A necessidade de uma maior consciência histórica torna-se mais urgente no momento em que se alastra a tendência de tentar dispensar a memória ou de construir uma memória à medida das necessidades das ideologias dominantes. Frente ao apagamento do passado e da história ou diante das narrativas históricas “tendenciosas”, o trabalho dos historiadores, bem como o seu conhecimento e ampla divulgação, podem funcionar como um freio às mistificações, aos revisionismos interesseiros e a esse uso público particularmente empenhado em justificar guerras, perseguições, produção, venda e consumo de armas e tantos outros males.

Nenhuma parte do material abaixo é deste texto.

From an optimization exercise on the open Yosys and OpenROAD flow, aimed at small area and a short achievable clock period; shortcuts taken in it are not production practice.
Where RTL was checked, it was by simulation tests only, not by an equivalence proof against the original.
No functional check of the RTL was part of runs 2 to 4.

`design.v`:
```
module sorting_network_top (
  input          clk_i,
  input          rst_i,
  input  [99:0]  data_i,
  input          data_valid_i,
  output [99:0]  data_o,
  output         data_valid_o
);
  sorting_network #(
    .NUMBER_WIDTH   ( 10 ),
    .NUMBERS_AMOUNT ( 10 )
  ) u_sorting_network (
    .clk_i        ( clk_i        ),
    .rst_i        ( rst_i        ),
    .data_i       ( data_i       ),
    .data_valid_i ( data_valid_i ),
    .data_o       ( data_o       ),
    .data_valid_o ( data_valid_o )
  );
endmodule

module sorting_network #(
  parameter int NUMBER_WIDTH   = 10,
  parameter int NUMBERS_AMOUNT = 10
)(
  input                                                 clk_i,
  input                                                 rst_i,
  input  [NUMBERS_AMOUNT - 1 : 0][NUMBER_WIDTH - 1 : 0] data_i,
  input                                                 data_valid_i,
  output [NUMBERS_AMOUNT - 1 : 0][NUMBER_WIDTH - 1 : 0] data_o,
  output                                                data_valid_o
);
localparam int LAYERS_AMOUNT = NUMBERS_AMOUNT + 1;
function logic [2 * NUMBER_WIDTH - 1 : 0] comp_and_swap
(
  input logic [2 * NUMBER_WIDTH - 1 : 0] unsorted_data
);
  logic [2 * NUMBER_WIDTH - 1 : 0] sorted_data;
  if( unsorted_data[NUMBER_WIDTH - 1 : 0] > unsorted_data[2 * NUMBER_WIDTH - 1 : NUMBER_WIDTH] )
    begin
      sorted_data[NUMBER_WIDTH - 1 : 0]                = unsorted_data[2 * NUMBER_WIDTH - 1 : NUMBER_WIDTH];
      sorted_data[2 * NUMBER_WIDTH - 1 : NUMBER_WIDTH] = unsorted_data[NUMBER_WIDTH - 1 : 0];
    end
  else
    begin
      sorted_data[NUMBER_WIDTH - 1 : 0]                = unsorted_data[NUMBER_WIDTH - 1 : 0];
      sorted_data[2 * NUMBER_WIDTH - 1 : NUMBER_WIDTH] = unsorted_data[2 * NUMBER_WIDTH - 1 : NUMBER_WIDTH];
    end
  comp_and_swap = sorted_data;
endfunction
logic [LAYERS_AMOUNT - 1 : 0][NUMBERS_AMOUNT - 1 : 0][NUMBER_WIDTH - 1 : 0] network;
logic [LAYERS_AMOUNT - 1 : 0][NUMBERS_AMOUNT - 1 : 0][NUMBER_WIDTH - 1 : 0] network_comb;
logic [LAYERS_AMOUNT - 1 : 0]                                               data_valid_d;
always_comb
  begin
    network_comb[0] = data_i;
    network_comb[LAYERS_AMOUNT - 1 : 1] = network[LAYERS_AMOUNT - 1 : 1];
    for( int layer = 1; layer < LAYERS_AMOUNT; layer++ )
      if( layer % 2 )
        if( NUMBERS_AMOUNT % 2 )
          begin
            for( int pair = 0; pair < NUMBERS_AMOUNT - 1; pair += 2 )
              network_comb[layer][pair + 1 -: 2] = comp_and_swap( network[layer - 1][pair + 1 -: 2] );
            network_comb[layer][NUMBERS_AMOUNT - 1] = network[layer - 1][NUMBERS_AMOUNT - 1];
          end
        else
          for( int pair = 0; pair < NUMBERS_AMOUNT; pair += 2 )
            network_comb[layer][pair + 1 -: 2] = comp_and_swap( network[layer - 1][pair + 1 -: 2] );
      else
        if( NUMBERS_AMOUNT % 2 )
          begin
            network_comb[layer][0] = network[layer - 1][0];
            for( int pair = 1; pair < NUMBERS_AMOUNT; pair += 2 ) 
              network_comb[layer][pair + 1 -: 2] = comp_and_swap( network[layer - 1][pair + 1 -: 2] );
          end
        else
          begin
            network_comb[layer][0]                  = network[layer - 1][0];
            for( int pair = 1; pair < NUMBERS_AMOUNT - 1; pair += 2 ) 
              network_comb[layer][pair + 1 -: 2] = comp_and_swap( network[layer - 1][pair + 1 -: 2] );
            network_comb[layer][NUMBERS_AMOUNT - 1] = network[layer - 1][NUMBERS_AMOUNT - 1];
          end
  end
always_ff @( posedge clk_i, posedge rst_i )
  if( rst_i )
    network <= '0;
  else
    network <= network_comb;
always_ff @( posedge clk_i, posedge rst_i )
  if( rst_i )
    data_valid_d <= '0;
  else
    begin
      data_valid_d[0] <= data_valid_i;
      for( int i = 1; i < LAYERS_AMOUNT; i++ )
        data_valid_d[i] <= data_valid_d[i - 1];
    end
assign data_o       = network[LAYERS_AMOUNT - 1];
assign data_valid_o = data_valid_d[LAYERS_AMOUNT - 1];
endmodule
```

Temos hoje uma enxurrada de memórias, muitas vezes falsas, artificiais e até inverídicas, e, ao mesmo tempo, uma ausência de história e de consciência histórica na sociedade civil e, também, nas nossas comunidades cristãs. Tudo se agrava ainda mais se pensarmos em histórias cuidadosas e secretamente pré-fabricadas, que servem para forjar memórias ad hoc, memórias identitárias e de exclusão. O papel dos historiadores e o conhecimento das suas descobertas são hoje decisivos e podem ser um dos antídotos contra este regime mortífero de ódio que se assenta na ignorância e no preconceito.
Ao mesmo tempo, o conhecimento aprofundado e participativo da história mostra exatamente que não podemos lidar com o passado a partir de uma interpretação rápida e desligada das suas consequências. A realidade, passada ou presente, nunca é um fenômeno isolado que possa ser reduzido a simplificações ingénuas e perigosas, muito menos às tentativas daqueles que se julgam deuses perfeitos e onipotentes e querem apagar uma parte da história e da humanidade. É verdade que podem existir momentos horrendos e pessoas muito obscuras na humanidade, mas se o julgamento for feito sobretudo através dos meios de comunicação social, das redes sociais ou por mero interesse político, estamos sempre expostos à irracionalidade da raiva ou da emoção.